In the meantime, additional bots have joined the ranks with a focus on master data, inventory count, fixed asset description, and more.

Process Mining to Support Interviews
Performing an effective process walkthrough can be a source of frustration, and a task made even more complex during remote auditing. Process flows and other spreadsheets are static, hard to share on-screen, and not effective for interactive audit discussions.

Process mining is advertised as the ultimate tool for process discovery and audit, and I can assure you—it is.

Process mining is an analytical technique that enables the user to reconstruct, monitor, and improve business processes in real time by extracting data from system log files. The application’s selling point is its ability to review the entire population of transactions and understand how the work is done beyond the subjectivity of the person performing the activity.

I took the decision to learn, implement, and use the technology with three clear goals in mind:

  • Spend time on high-risk transactions and events.
  • Easily conduct remote walkthroughs with clients
  • Communicate the real impact of a control weakness.

If your company is using process mining in other parts of the business, adoption is a total no brainer. My advice is to start with the procure-to-pay process, a regular topic in most audit programs. Data tables and transactions are relatively well-known by most auditors and the prospect of improving spend management eases the investment decision.

The benefits for the planning and execution of a procure-to-pay audit are tremendous. For any given entity and in less than 30 minutes, audit staff can understand the spend by vendors and categories, the number of purchase orders issued, the ageing of open purchase orders, the mix of invoices without purchase orders, the existence of purchase orders issued after the fact, and many more.

Each transaction is available by entity, vendor, buyer, accountant, and can be analyzed with process flow charts and tables. To verify and investigate the existence of proper source documents, the internal auditor can rapidly get to work, drill down into transactions, explore cases, and select samples.

The Rationale for Securing Resources
Despite the obvious benefits, obtaining funding can be a challenge for internal audit managers. From experience, we saw process mining saving approximately 20 percent of the hours needed for the execution of a regular entity audit. The biggest gain comes with data gathering and sample selection as data is constantly updated and made accessible for the auditor.

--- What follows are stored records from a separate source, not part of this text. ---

## config.mk

```make
export PLATFORM = sky130hd
export DESIGN_NAME = nrd_seq
export DESIGN_NICKNAME = d
export VERILOG_FILES = /design/src/rtl/nrd_seq.sv
export SDC_FILE = /design/constraint.sdc
export NUM_CORES = 1
export LEC_CHECK = 0
export BUFFER_PORTS_ARGS = -buffer_cell sky130_fd_sc_hd__buf_2
export CAP_MARGIN = 0
export CORE_MARGIN = 2
export CORE_UTILIZATION = 40
export CTS_CLUSTER_DIAMETER = 80
export DETAILED_ROUTE_END_ITERATION = 6
export GPL_TIMING_DRIVEN = 1
export PLACE_DENSITY = 0.66
export SLEW_MARGIN = 20
export SYNTH_ARGS = -nofsm -noshare
export SYNTH_HDL_FRONTEND = slang
export SYNTH_SLANG_ARGS = --single-unit
```

## constraint.sdc

```tcl
create_clock -name clk -period 7.2 [get_ports clk]
set_input_delay 1.44 -clock clk [delete_from_list [all_inputs] [get_ports clk]]
set_output_delay 1.44 -clock clk [all_outputs]
set_load 0.03 [all_outputs]
```

## src/rtl/nrd_seq.sv

```systemverilog
// Iterative non-restoring unsigned divider: one quotient bit per clock,
// start/busy/done handshake and divide-by-zero detection.
module nrd_seq #(
    parameter int unsigned W = 24
) (
    input  logic         clk,
    input  logic         rst,
    input  logic         start,
    input  logic [W-1:0] a,
    input  logic [W-1:0] b,
    output logic         busy,
    output logic         done,
    output logic [W-1:0] quo,
    output logic [W-1:0] rem,
    output logic         dbz
);

    localparam int unsigned CW = $clog2(W + 1);

    localparam logic [1:0] S_IDLE = 2'd0;
    localparam logic [1:0] S_RUN  = 2'd1;
    localparam logic [1:0] S_FIX  = 2'd2;

    logic [1:0]    state;
    logic [1:0]    state_nxt;
    logic [CW-1:0] cnt;
    logic [W-1:0]  dq;
    logic [W-1:0]  bq;
    logic [W:0]    p;
    logic [W:0]    p_shift;
    logic [W:0]    p_step;
    logic [W-1:0]  rem_fix;
    logic          last_iter;
    logic          accept;

    // One non-restoring step; P stays within [-B, B) so W+1 bits suffice
    // even though the shifted intermediate may wrap.
    always_comb begin
        p_shift   = {p[W-1:0], dq[W-1]};
        p_step    = p[W] ? (p_shift + {1'b0, bq}) : (p_shift - {1'b0, bq});
        rem_fix   = p[W] ? (p[W-1:0] + bq) : p[W-1:0];
        last_iter = (cnt == CW'(W - 1));
        accept    = start && (b != '0);
    end

    always_comb begin
        state_nxt = state;
        case (state)
            S_IDLE:  if (accept) state_nxt = S_RUN;
            S_RUN:   if (last_iter) state_nxt = S_FIX;
            S_FIX:   state_nxt = S_IDLE;
            default: state_nxt = S_IDLE;
        endcase
    end

    always_ff @(posedge clk) begin
        if (rst) state <= S_IDLE;
        else     state <= state_nxt;
    end

    // Datapath and registered outputs
    always_ff @(posedge clk) begin
        if (rst) begin
            cnt  <= '0;
            dq   <= '0;
            bq   <= '0;
            p    <= '0;
            busy <= 1'b0;
            done <= 1'b0;
            quo  <= '0;
            rem  <= '0;
            dbz  <= 1'b0;
        end else begin
            done <= 1'b0;
            case (state)
                S_IDLE: begin
                    if (accept) begin
                        dq   <= a;
                        bq   <= b;
                        p    <= '0;
                        cnt  <= '0;
                        busy <= 1'b1;
                        dbz  <= 1'b0;
                    end else if (start) begin
                        quo  <= '1;
                        rem  <= a;
                        dbz  <= 1'b1;
                        done <= 1'b1;
                    end
                end
                S_RUN: begin
                    p   <= p_step;
                    dq  <= {dq[W-2:0], ~p_step[W]};
                    cnt <= cnt + CW'(1);
                end
                S_FIX: begin
                    quo  <= dq;
                    rem  <= rem_fix;
                    done <= 1'b1;
                    busy <= 1'b0;
                end
                default: ;
            endcase
        end
    end

endmodule

```

==> impl_results.md, run 1 <==
- Crit-path max FO: 6
- RSZ-0062 raised after global routing: false
- Slew Limit Fails: 0
- Initial antenna violation count: 0
- Run status: finished clean
- Yosys reg bits: 131
- Xor/xnor share of the synthesized area: 0.05201
- CTS clk-pin slew, worst paths: 60 ps
- Vias in the first global route: 7121
- Final GP Congestion: 0.9454
- Worst reg2reg endpoint: dq[0]
- Number of flops mapped to enable cells by yosys: 0
- Initial drt markers: 555
- Most used DFF post-synth: dfxtp_1
- Pin count of the biggest net entering global routing: 77
- Period minus WS final: 4059 ps
- # Max-Cap Violations: 0
- Fmax: 0.2464 GHz
- First-pass GRT wire length: 36320 um
- Crit Path Class: register to register
- Normalized max-slew margin: 0.2793
- Grt total ovfl: 0
- Total GRT Usage: 0.2066
- Most frequent cells in the layout: 187 x nand2_1, 130 x dfxtp_1, 123 x nor2_1
- Fillcell total: 2029
- N_diodes: 0
- Worst clock skew: 8.864 ps
- Hold Buf Count CTS: 0
- Mapped Cells: 1090
- Critical Path RT: 7490 ps
- Worst skew pair latency: 420 ps
- Synth Area per Inst: 7.549 um2
- Number of distinct library cells after synthesis: 71
- Final hold vios: 0
- Share of cells above drive strength 1: 0.1414
- Max incr delay on CP: 460 ps
- PwrDens: 282.6 nW/um2
- WHS Path Cells: 2
- CTS Buffer Depth: 2
- Top delay family on crit path: simple AND/OR/NAND/NOR gates
- Peak supply drop: 131.1 uV
- CTS Sinks: 131
- Number of vias in the routed layout: 7874
- Tightest Pin Transition: 1077 ps
- WP buf/inv: 0
- Layout area overhead: 15.24%
- Via-per-instance ratio: 5.479
- DIE AREA: 21730 um2
- Async SR Flop Fraction: 0
- Final worst path period share: 0.5637
- Yosys warns: 0
- Die span in x: 147.4 um
- Final setup TNS: 0 ps
- Final Non-Filler Cells: 1437
- Post_cts resized: 0
- Avg WL per Cell: 15.69 um
- Worst Hold Launch: busy
- Cts bufs inserted: 17
- Number of port buffers: 101
- IO Pins: 102
- 1st-pass router iterations: 5
- Post-synthesis sequential area ratio: 0.3187
- Critical path, cell by cell: or3_4 > nor3_1 > nand2b_1 > or3_1 > nor4_1 > nor2_1 > xor2_1 > ha_1 > a21o_1 > a21oi_1 > o21ai_0 > o211ai_1 > o21a_1 > o211ai_1 > xnor2_1 > a21oi_1
- CTS tree: yes
- Worst setup SP type: register
- Worst Hold Class: register to register
- Final setup viols: 0
- Root Driver: clkbuf_16
- Main combinational cell family by area after synthesis: simple AND/OR/NAND/NOR gates
- Routed Antenna Nets: 0
- Post-Synthesis Cell Area: 8228 um2
- R2R depth: 16
- Area share of fa/ha/maj cells after synthesis: 0.08242
- Commonest non-fill, non-tap cell in the layout: nand2_1
- Simple-gate share of the synthesized area: 0.2556
- Worst EP arrival: 4340 ps
- CP endpoint kind: register
- Detailed Route WL: 22550 um
- H-tree Lvls: 4
- End of the worst hold path: busy
- Number of core rows: 52
- Post-synthesis mux area share: 0.01734
- Synth Area in Compound Gates: 0.2336
- Post-Place Cells: 1406
- Final #Nets: 1259
- P_leak: 4.021 nW
- DP HPWL: 16340 um
- Setup Fix Bufs, Post-CTS: 0
- DRC: 0
- Core ar.: 20230 um2
- Reg2Reg Setup Slack: 3140 ps
- Reg-to-reg critical path startpoint: bq[2]
- Syn Nets: 1194
- Die Ht: 147.4 um
- Initial Util: 0.4066
- Critical-path top delay cell: xnor2_1
metrics by stage:
stage	util	hold WS, ps	cell area [um2]	power (W)	setup WS [ps]
CTS	0.4686	469.9	9482	0.002678	3100
floorplan	-	447.4	8228	0.001641	3698
finish	0.4686	466.9	9482	0.002680	3141
global route	0.4686	485.9	9482	0.002841	2827
detailed placement	0.4413	462.3	8930	0.001857	2861
global placement	0.4413	447.5	8930	0.001846	2861
registers in the layout (all words and copies together) (netlist names), 2 cells and up:
name,cells
bq,24
cnt,5
dq,24
p,25
quo,24
rem,24
state,2
worst max-delay path by stage:
stage	startpoint	to	slack, ps	depth (start not counted)
after floorplan	bq[2]	p[23]	3700	16
after global placement	b[8]	rem[11]	2860	7
after detailed placement	b[19]	rem[9]	2860	7
after CTS	bq[2]	p[24]	3100	16
after global routing	bq[2]	p[23]	2830	16
final	bq[2]	dq[0]	3140	16
worst register-to-register path, stage by stage, from the launching register on:
cell and delay, ps:
dfxtp_1 380, or3_4 430, nor3_1 220, nand2b_1 170, or3_1 430, nor4_1 190
nor2_1 80, xor2_1 160, ha_1 340, a21o_1 180, a21oi_1 200, o21ai_0 120
o211ai_1 170, o21a_1 170, o211ai_1 110, xnor2_1 460, a21oi_1 130
power breakdown:
group,leakage [nW],switching [W],total (W),internal (W)
registers,1.07,0.0000765,0.000856,0.000780
clock network,0.258,0.000336,0.000818,0.000482
logic,2.69,0.000596,0.00101,0.000409
synthesized netlist by cell type (10+ instances only):
master / number / area, um2
a21o_1: 15 / 112.6
mux2i_1: 12 / 120.1
ha_1: 51 / 638.1
nand2b_1: 14 / 87.58
nor2_1: 123 / 461.7
nor3_1: 62 / 310.3
nand3_1: 20 / 100.1
nor4_1: 10 / 62.56
a311oi_1: 39 / 341.6
a211oi_1: 12 / 90.09
clkbuf_1: 56 / 210.2
o21ai_0: 37 / 185.2
xor2_1: 30 / 262.8
nand2_1: 187 / 701.9
nor2b_1: 13 / 81.33
o21ai_1: 11 / 55.05
a31oi_1: 10 / 62.56
a21oi_1: 99 / 495.5
or3_1: 10 / 62.56
xnor2_1: 17 / 148.9
dfxtp_1: 131 / 2623
inv_1: 22 / 82.58
layout make-up:
| cell class | instances | area (um2) | area share |
|---|---|---|---|
| inverter | 22 | 82.58 | 0.008709 |
| clock inverter | 12 | 108.9 | 0.01148 |
| sequential | 131 | 2624 | 0.2767 |
| timing repair buffer | 111 | 583.1 | 0.06149 |
| clock buffer | 19 | 442.9 | 0.04671 |
| multi-input combinational | 872 | 5303 | 0.5593 |
| tap | 270 | 337.8 | 0.03563 |
per-layer routing:
layer  wire, um  GRT usage  vias up
met3       1308    0.03056       22
li1           -          -     4042
met5          0          0        -
met1      10910     0.2925     3593
met2       9979     0.3271      217
met4        346    0.06154        0
logic make-up after synthesis:
logic type | Yosys count
and+or+nand+nor | 469
AOI/OAI and AO/OA | 288
DFF | 131
buffers and inverters | 87
adders and majority gates | 53
xor gates and xnor gates | 48
muxes | 14
Note: power is estimated with default switching activity, not from simulation.
==> run 2: changes to the inputs <==
clock period = 3.8 ns   (was 7.2 ns; I/O delays follow)
==> run 2 against run 1 <==
Against the previous run: global-route usage increased by 1.1 points; clock skew increased by 0.58 ps; power increased by 95%; clock power increased by 92%; sequential share of layout area decreased by 0.71 points; utilization increased by 1.3 points; combinational power increased by 100%; first-iteration DRC count decreased by 2.7%; setup slack got worse by 3000 ps; critical endpoint is now p[23]; maximum frequency increased by 12%.
==> impl_results.md, run 2 (synthesis results as in run 1) <==
- Share of cells above drive strength 1: 0.1668
- Routed Antenna Nets: 0
- CTS clk-pin slew, worst paths: 60 ps
- Met3 usage: 0.03951
- Reg-to-reg critical path startpoint: bq[2]
- Met2 Use GR: 0.3360
- Worst clock skew: 9.442 ps
- Via-per-instance ratio: 5.546
- Fin util: 0.4812
- Cts bufs inserted: 17
- Final hold vios: 0
- Pin count of the biggest net entering global routing: 55
- 1st-pass router iterations: 5
- Initial antenna violation count: 0
- Avg WL per Cell: 16.25 um
- Initial drt markers: 540
- Final Non-Filler Cells: 1457
- H-tree Lvls: 4
- Number of port buffers: 101
- Largest register FFs: 25
- Most Used Layer, Global Route: met2
- Crit-path max FO: 5
- IO Pins: 102
- Worst EP arrival: 3930 ps
- N_diodes: 0
- Most flops, register: p
- R2R depth: 15
- Peak supply drop: 266.6 uV
- CTS tree: yes
- Final worst path period share: 0.9548
- Vias in the first global route: 7382
- Detailed Route WL: 23680 um
- Fillcell total: 1993
- Reg2Reg Setup Slack: 170 ps
- P_leak: 4.150 nW
- Number of vias in the routed layout: 8081
- Layout area overhead: 18.34%
- Final GP Congestion: 0.9109
- Crit Path Class: register to register
- DP HPWL: 17300 um
- CP endpoint kind: register
- Commonest non-fill, non-tap cell in the layout: nand2_1
- Hold Buf Count CTS: 0
- Sw Share: 0.3829
- Total GRT Usage: 0.2173
- First-pass GRT wire length: 38210 um
- Core ar.: 20230 um2
- Worst Hold Class: register to register
- DRC: 0
- Number of core rows: 52
- # Max-Cap Violations: 0
- CTS Buffer Depth: 2
- Internal power: 0.003232 W
- Initial Util: 0.4066
- Final #Nets: 1278
- Flip-flop and latch area: 2625 um2
- Sequential Power Share: 0.311
- Run status: finished clean
- Grt total ovfl: 0
- Clk pwr share: 0.299
- Period minus WS final: 3628 ps
- Die Ht: 147.4 um
- Fmax: 0.2756 GHz
- Post-Place Cells: 1421
- Final setup viols: 0
- Comb pwr share: 0.390
- Worst skew pair latency: 420 ps
- CTS Sinks: 131
- Critical Path RT: 4100 ps
- Critical Path Source: bq[2]
- Slew Limit Fails: 0
- Root Driver: clkbuf_16
- Worst reg2reg endpoint: p[23]
- Die span in x: 147.4 um
- PwrDens: 537.8 nW/um2
- Worst setup SP type: register
- Met1 Usage GRT: 0.3049
- Footprint of the multi-input gates: 5371 um2
- CP Capture Point: p[23]
- NetSw: 0.002005 W
- Tightest Pin Transition: 777.9 ps
- DIE AREA: 21730 um2
- Most frequent cells in the layout: 186 x nand2_1, 129 x dfxtp_1, 122 x nor2_1
- Normalized max-slew margin: 0.4814
[run 2: cell count changes in the layout (fill, tap and decap cells not counted), sizes merged]
cell      before  now
clkinv         4    7
inv           24   27
clkbuf        19   18
buf          111  130
clkinvlp       5    1
[run 2: timing repair]
action,CTS,global route
buffers inserted,0,4
setup endpoints to repair,0,5
gates resized for setup,0,18
endpoints found under the hold margin,0,0
[run 2: metal layers]
| metal | share of wire | wire length [um] |
|---|---|---|
| met4 | 0.022 | 530 |
| met1 | 0.49 | 11570 |
| met3 | 0.055 | 1295 |
| met5 | 0 | 0 |
| met2 | 0.43 | 10280 |
[run 2: metrics by stage]
stage | TNS (ps) | setup WS, ps | power (W) | area (um2) | hold slack [ps]
3_3_place_gp | 0 | 85.85 | 0.003538 | 9080 | 447.4
5_1_grt | -38.40 | -15.39 | 0.005550 | 9737 | 476.8
4_1_cts | 0 | 2.332 | 0.005128 | 9637 | 462.6
6_report | 0 | 171.7 | 0.005237 | 9737 | 467.8
2_1_floorplan | 0 | 298.5 | 0.003110 | 8228 | 447.4
3_5_place_dp | 0 | 17.37 | 0.003553 | 9080 | 451.5
[run 2: area by class of cell]
cell class / count / share of cell area
repair buffers: 130 / 0.07839
inverters: 22 / 0.008481
multi-input cells: 872 / 0.5517
clock buffers: 18 / 0.04408
clock inverters: 14 / 0.01311
flip-flops and latches: 131 / 0.2696
well taps: 270 / 0.03470
[run 2: power by group through the flow]
stage | sequential (W) | combinational, W | clock (W)
6_report | 0.00163 | 0.00204 | 0.00157
5_1_grt | 0.00164 | 0.00226 | 0.00165
4_1_cts | 0.00162 | 0.00192 | 0.00159
3_5_place_dp | 0.00165 | 0.00190 | 0
3_3_place_gp | 0.00165 | 0.00189 | 0
2_1_floorplan | 0.00159 | 0.00152 | 0
[run 2: how the worst min path moves through the flow]
| stage | from | to | slack, ps | depth (start not counted) |
|---|---|---|---|---|
| after floorplan | cnt[4] | cnt[4] | 450 | 1 |
| after global placement | busy | busy | 450 | 2 |
| after detailed placement | busy | busy | 450 | 2 |
| after CTS | busy | busy | 460 | 2 |
| after global routing | busy | busy | 480 | 2 |
| final | busy | busy | 470 | 2 |
[run 2: worst max-delay path: stages, from the launching register on]
cell and delay (ps):
dfxtp_1 310, or3_4 410, nor3_4 140, nand2b_1 140, or3_4 410, nor2_1 90, nor2_1 50, xor2_1 160
ha_1 380, a21o_1 190, a21oi_2 180, o31ai_4 110, o311ai_4 360, nor3_1 110, a2111oi_2 350, a211oi_1 120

Time savings in the order of 20 percent can be a compelling argument if management seeks to reduce compliance cost. But the most critical argument is that the tool provides continuous monitoring capabilities. As such, it allows you to rapidly assess the need for an audit and avoid deploying audit resources to unnecessary activities—a gain of 100 percent.

Finally, the selection of a process mining tool is no longer a jump into the unknown. The market has matured with a few vendors such as Celonis, Software AG, UiPath, or Minit leading the game. Beyond the software cost, it is critical to partner with IT and have a data engineer to design the data cube, mapping each transaction to a process step. The set-up of dashboards, flow charts, and tolerance level is a skill accessible for internal auditors.

The impact of those two technologies for the audit function is non-debatable: you gain time, save money, ask better questions, and have more useful discussion with auditees. There is no reason to procrastinate.